- Born: May 24, 1943 New York, New York, U.S.
- Died: February 4, 2017 (aged 73)
- Occupations: Professor of English, literary scholar

= Nina Auerbach =

Nina Auerbach (May 24, 1943 in New York City – February 4, 2017) was the John Welsh Centennial Professor of English Emerita at the University of Pennsylvania. Her special area of concentration was nineteenth-century England. She published, lectured, and reviewed widely in the fields of Victorian literature, theater, cultural history, and horror fiction and film, and was particularly known for her expertise in the literary meaning of vampires.

== Biography ==
Auerbach received a B.A. from the University of Wisconsin-Madison in 1964. She undertook graduate study at Columbia University, receiving an M.A. in 1967 and a Ph.D. in 1970. She taught at Hunter College and California State University, Los Angeles before joining the University of Pennsylvania faculty in 1972. She remained on the faculty there until her retirement in 2009. She died in 2017, at the age of 73.
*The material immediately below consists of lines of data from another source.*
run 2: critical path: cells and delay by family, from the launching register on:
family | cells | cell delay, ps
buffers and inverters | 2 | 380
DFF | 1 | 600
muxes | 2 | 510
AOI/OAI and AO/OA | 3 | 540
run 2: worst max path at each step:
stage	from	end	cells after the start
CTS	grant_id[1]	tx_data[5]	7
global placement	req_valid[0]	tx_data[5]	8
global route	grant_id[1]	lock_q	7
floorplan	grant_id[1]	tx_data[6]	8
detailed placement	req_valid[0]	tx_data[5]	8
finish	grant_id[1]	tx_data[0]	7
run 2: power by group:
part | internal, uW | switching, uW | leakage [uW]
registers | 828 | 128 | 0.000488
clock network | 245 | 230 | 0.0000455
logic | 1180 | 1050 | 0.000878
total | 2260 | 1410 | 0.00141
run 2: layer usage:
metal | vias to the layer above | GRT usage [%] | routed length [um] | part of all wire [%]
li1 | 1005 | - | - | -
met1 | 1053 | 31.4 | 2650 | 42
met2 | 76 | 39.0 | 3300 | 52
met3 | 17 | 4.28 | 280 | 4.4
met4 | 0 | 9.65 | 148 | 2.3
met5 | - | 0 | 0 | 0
`src/rtl/dmem_arbiter_if.sv`:
```
// dmem_arbiter_if: one requester port of the data-memory arbiter.
//   req/wr/addr/wdata : command from the requester, held until gnt
//   gnt               : combinational accept pulse from the arbiter
//   done/err/rdata    : registered completion pulse, range error, read result
// Modports: master = requester side, slave = arbiter side.
interface dmem_arbiter_if #(
  parameter int unsigned DATA_W = 64,
  parameter int unsigned ADDR_W = 64
);
  logic              req;
  logic              wr;
  logic [ADDR_W-1:0] addr;
  logic [DATA_W-1:0] wdata;
  logic              gnt;
  logic              done;
  logic              err;
  logic [DATA_W-1:0] rdata;

  modport master (
    output req, wr, addr, wdata,
    input  gnt, done, err, rdata
  );

  modport slave (
    input  req, wr, addr, wdata,
    output gnt, done, err, rdata
  );
endinterface

```
`src/rtl/dmem_arbiter.sv`:
```
// dmem_arbiter: round-robin two-port sequencer in front of a single-port
// memory with a 1-cycle registered read.
//   clk, reset_n         : clock, synchronous active-low reset
//   p0, p1               : requester ports (p0 = load/store unit, p1 = debug/DMA)
//   mem_addr/mem_wr/mem_rd/mem_wr_data : memory strobes, driven only in ISSUE
//   mem_rd_data          : memory read data, valid the cycle after mem_rd
module dmem_arbiter #(
  parameter int unsigned DATA_W = 64,
  parameter int unsigned ADDR_W = 64,
  parameter int unsigned DEPTH  = 32
) (
  input  logic              clk,
  input  logic              reset_n,
  dmem_arbiter_if.slave     p0,
  dmem_arbiter_if.slave     p1,
  output logic [ADDR_W-1:0] mem_addr,
  output logic              mem_wr,
  output logic              mem_rd,
  output logic [DATA_W-1:0] mem_wr_data,
  input  logic [DATA_W-1:0] mem_rd_data
);

  typedef enum logic [1:0] {StIdle, StIssue, StRwait, StErr} state_e;

  state_e            state_q, state_d;
  logic              last_q, last_d;      // port granted most recently
  logic              cmd_wr_q;
  logic [ADDR_W-1:0] cmd_addr_q;
  logic [DATA_W-1:0] cmd_wdata_q;
  logic              cmd_port_q;
  logic [1:0]        done_q, done_d;
  logic [1:0]        err_q, err_d;
  logic [DATA_W-1:0] rdata0_q, rdata0_d;
  logic [DATA_W-1:0] rdata1_q, rdata1_d;

  logic              accept;
  logic              sel;
  logic              sel_wr;
  logic [ADDR_W-1:0] sel_addr;
  logic [DATA_W-1:0] sel_wdata;
  logic              sel_oor;

  always_comb begin
    state_d     = state_q;
    last_d      = last_q;
    done_d      = '0;
    err_d       = '0;
    rdata0_d    = rdata0_q;
    rdata1_d    = rdata1_q;
    accept      = 1'b0;
    sel         = 1'b0;
    sel_wr      = 1'b0;
    sel_addr    = '0;
    sel_wdata   = '0;
    sel_oor     = 1'b0;
    mem_addr    = '0;
    mem_wr      = 1'b0;
    mem_rd      = 1'b0;
    mem_wr_data = '0;

    unique case (state_q)
      StIdle: begin
        // Gated by reset_n so no grant is shown while reset is asserted.
        if (reset_n && (p0.req || p1.req)) begin
          accept = 1'b1;
          // On a tie the port that did not win last time goes next.
          sel       = (p0.req && p1.req) ? ~last_q : p1.req;
          sel_wr    = sel ? p1.wr    : p0.wr;
          sel_addr  = sel ? p1.addr  : p0.addr;
          sel_wdata = sel ? p1.wdata : p0.wdata;
          sel_oor   = (sel_addr >= ADDR_W'(DEPTH));
          last_d    = sel;
          if (sel_oor) begin
            // Error completes straight from the grant: no memory access.
            state_d     = StErr;
            done_d[sel] = 1'b1;
            err_d[sel]  = 1'b1;
            if (sel) rdata1_d = '0;
            else     rdata0_d = '0;
          end else begin
            state_d = StIssue;
          end
        end
      end
      StIssue: begin
        mem_addr    = cmd_addr_q;
        mem_wr      = cmd_wr_q;
        mem_rd      = ~cmd_wr_q;
        mem_wr_data = cmd_wdata_q;
        if (cmd_wr_q) begin
          state_d            = StIdle;
          done_d[cmd_port_q] = 1'b1;
        end else begin
          state_d = StRwait;
        end
      end
      StRwait: begin
        state_d            = StIdle;
        done_d[cmd_port_q] = 1'b1;
        if (cmd_port_q) rdata1_d = mem_rd_data;
        else            rdata0_d = mem_rd_data;
      end
      StErr: begin
        state_d = StIdle;
      end
      default: begin
        state_d = StIdle;
      end
    endcase
  end

  always_ff @(posedge clk) begin
    if (!reset_n) begin
      state_q     <= StIdle;
      last_q      <= 1'b1;
      cmd_wr_q    <= 1'b0;
      cmd_addr_q  <= '0;
      cmd_wdata_q <= '0;
      cmd_port_q  <= 1'b0;
      done_q      <= '0;
      err_q       <= '0;
      rdata0_q    <= '0;
      rdata1_q    <= '0;
    end else begin
      state_q  <= state_d;
      last_q   <= last_d;
      done_q   <= done_d;
      err_q    <= err_d;
      rdata0_q <= rdata0_d;
      rdata1_q <= rdata1_d;
      if (accept) begin
        cmd_wr_q    <= sel_wr;
        cmd_addr_q  <= sel_addr;
        cmd_wdata_q <= sel_wdata;
        cmd_port_q  <= sel;
      end
    end
  end

  assign p0.gnt   = accept & ~sel;
  assign p1.gnt   = accept & sel;
  assign p0.done  = done_q[0];
  assign p1.done  = done_q[1];
  assign p0.err   = err_q[0];
  assign p1.err   = err_q[1];
  assign p0.rdata = rdata0_q;
  assign p1.rdata = rdata1_q;

endmodule
```
`src/flat_wrapper.sv`:
```
// flat-port wrapper written by rule: the top's interface ports become plain ports
module dmem_arbiter_flat 
#(
  parameter int unsigned DATA_W = 64,
  parameter int unsigned ADDR_W = 64,
  parameter int unsigned DEPTH  = 32
)
  (clk, reset_n, mem_addr, mem_wr, mem_rd, mem_wr_data, mem_rd_data, p0_req, p0_wr, p0_addr, p0_wdata, p0_gnt, p0_done, p0_err, p0_rdata, p1_req, p1_wr, p1_addr, p1_wdata, p1_gnt, p1_done, p1_err, p1_rdata);
  dmem_arbiter_if #(.DATA_W(DATA_W), .ADDR_W(ADDR_W)) p0_i ();
  dmem_arbiter_if #(.DATA_W(DATA_W), .ADDR_W(ADDR_W)) p1_i ();
  input  logic clk;
  input  logic reset_n;
  output logic [ADDR_W-1:0] mem_addr;
  output logic mem_wr;
  output logic mem_rd;
  output logic [DATA_W-1:0] mem_wr_data;
  input  logic [DATA_W-1:0] mem_rd_data;
  input wire logic [$bits(p0_i.req)-1:0] p0_req;
  input wire logic [$bits(p0_i.wr)-1:0] p0_wr;
  input wire logic [$bits(p0_i.addr)-1:0] p0_addr;
  input wire logic [$bits(p0_i.wdata)-1:0] p0_wdata;
  output wire logic [$bits(p0_i.gnt)-1:0] p0_gnt;
  output wire logic [$bits(p0_i.done)-1:0] p0_done;
  output wire logic [$bits(p0_i.err)-1:0] p0_err;
  output wire logic [$bits(p0_i.rdata)-1:0] p0_rdata;
  input wire logic [$bits(p1_i.req)-1:0] p1_req;
  input wire logic [$bits(p1_i.wr)-1:0] p1_wr;
  input wire logic [$bits(p1_i.addr)-1:0] p1_addr;
  input wire logic [$bits(p1_i.wdata)-1:0] p1_wdata;
  output wire logic [$bits(p1_i.gnt)-1:0] p1_gnt;
  output wire logic [$bits(p1_i.done)-1:0] p1_done;
  output wire logic [$bits(p1_i.err)-1:0] p1_err;
  output wire logic [$bits(p1_i.rdata)-1:0] p1_rdata;
  assign p0_i.req = p0_req;
  assign p0_i.wr = p0_wr;
  assign p0_i.addr = p0_addr;
  assign p0_i.wdata = p0_wdata;
  assign p0_gnt = p0_i.gnt;
  assign p0_done = p0_i.done;
  assign p0_err = p0_i.err;
  assign p0_rdata = p0_i.rdata;
  assign p1_i.req = p1_req;
  assign p1_i.wr = p1_wr;
  assign p1_i.addr = p1_addr;
  assign p1_i.wdata = p1_wdata;
  assign p1_gnt = p1_i.gnt;
  assign p1_done = p1_i.done;
  assign p1_err = p1_i.err;
  assign p1_rdata = p1_i.rdata;
  dmem_arbiter #(.DATA_W(DATA_W), .ADDR_W(ADDR_W), .DEPTH(DEPTH)) u_core (.clk(clk), .reset_n(reset_n), .p0(p0_i), .p1(p1_i), .mem_addr(mem_addr), .mem_wr(mem_wr), .mem_rd(mem_rd), .mem_wr_data(mem_wr_data), .mem_rd_data(mem_rd_data));
endmodule
```
File: src/rtl/axis_packet_fifo.sv
// AXI-Stream FIFO with first-word fall-through output. PKT_LEN = 0 gives plain
// streaming; PKT_LEN > 0 releases data only in whole packets of that length, with TLAST.
module axis_packet_fifo #(
  parameter int DATA_WIDTH = 32,
  parameter int DEPTH      = 16,
  parameter int PKT_LEN    = 0
) (
  input  logic                    aclk,
  input  logic                    aresetn,
  input  logic                    input_V_V_TVALID,
  output logic                    input_V_V_TREADY,
  input  logic [DATA_WIDTH-1:0]   input_V_V_TDATA,
  output logic                    output_V_V_TVALID,
  input  logic                    output_V_V_TREADY,
  output logic [DATA_WIDTH-1:0]   output_V_V_TDATA,
  output logic                    output_V_V_TLAST,
  output logic [$clog2(DEPTH):0]  level
);

  localparam int   AW       = $clog2(DEPTH);
  localparam int   CW       = AW + 1;
  localparam logic PKT_MODE = (PKT_LEN != 0);

  typedef enum logic {IDLE, DRAIN} state_t;

  logic [DATA_WIDTH-1:0] mem [DEPTH];
  logic [AW-1:0]         wr_ptr, rd_ptr;
  logic [CW-1:0]         count, count_next;
  logic [CW-1:0]         remaining, remaining_next;
  state_t                state, state_next;
  logic                  ready_q;
  logic                  wr_fire, rd_fire;

  assign wr_fire = input_V_V_TVALID & ready_q;
  assign rd_fire = output_V_V_TVALID & output_V_V_TREADY;

  always_comb begin
    case ({wr_fire, rd_fire})
      2'b10:   count_next = count + CW'(1);
      2'b01:   count_next = count - CW'(1);
      default: count_next = count;
    endcase
  end

  // NOTE: defaults first so every path assigns both outputs and no latch is inferred.
  always_comb begin
    state_next     = state;
    remaining_next = remaining;
    case (state)
      IDLE: begin
        if (PKT_MODE && count >= CW'(PKT_LEN)) begin
          state_next     = DRAIN;
          remaining_next = CW'(PKT_LEN);
        end
      end
      DRAIN: begin
        if (rd_fire) begin
          remaining_next = remaining - CW'(1);
          if (remaining == CW'(1)) state_next = IDLE;
        end
      end
      default: state_next = IDLE;
    endcase
  end

  // NOTE: sequential state uses non-blocking assignments so every register samples
  // pre-edge values regardless of statement order.
  always_ff @(posedge aclk or negedge aresetn) begin
    if (!aresetn) begin
      wr_ptr    <= '0;
      rd_ptr    <= '0;
      count     <= '0;
      remaining <= '0;
      state     <= IDLE;
      ready_q   <= 1'b0;
    end else begin
      if (wr_fire) wr_ptr <= wr_ptr + AW'(1);
      if (rd_fire) rd_ptr <= rd_ptr + AW'(1);
      count     <= count_next;
      remaining <= remaining_next;
      state     <= state_next;
      // Registered so TREADY never depends on TVALID and stays low during reset.
      ready_q   <= (count_next < CW'(DEPTH));
    end
  end

  // NOTE: storage has no reset; stale contents are never visible since TVALID gates them.
  always_ff @(posedge aclk) begin
    if (wr_fire) mem[wr_ptr] <= input_V_V_TDATA;
  end

  assign input_V_V_TREADY  = ready_q;
  assign output_V_V_TVALID = PKT_MODE ? (state == DRAIN) : (count != '0);
  assign output_V_V_TLAST  = PKT_MODE && (state == DRAIN) && (remaining == CW'(1));
  assign output_V_V_TDATA  = mem[rd_ptr];
  assign level             = count;

endmodule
Her books include Our Vampires, Ourselves; Private Theatricals: The Lives of the Victorians; Ellen Terry, Player in Her Time; Romantic Imprisonment: Women and Other Glorified Outcasts; Woman and the Demon: The Life of a Victorian Myth; and Communities of Women: An Idea in Fiction (Harvard University Press). Her final book, Daphne du Maurier, Haunted Heiress (2000, ISBN 0812235304), inaugurated the University of Pennsylvania Press series, Personal Takes. Before her death, she was working on a project tentatively titled Lost Lives, a study of ghosts and their purposes. She was the co-editor of the Norton Critical Edition of Bram Stoker's Dracula, and many of her articles have appeared in Norton Critical Editions, most notably in the works of Jane Austen.

Nina Auerbach was awarded a Guggenheim Fellowship and a Ford Foundation Fellowship as well as the Lindback Award for Distinguished Teaching. In 2000, she received the annual Distinguished Scholarship Award from the International Association of the Fantastic in the Arts.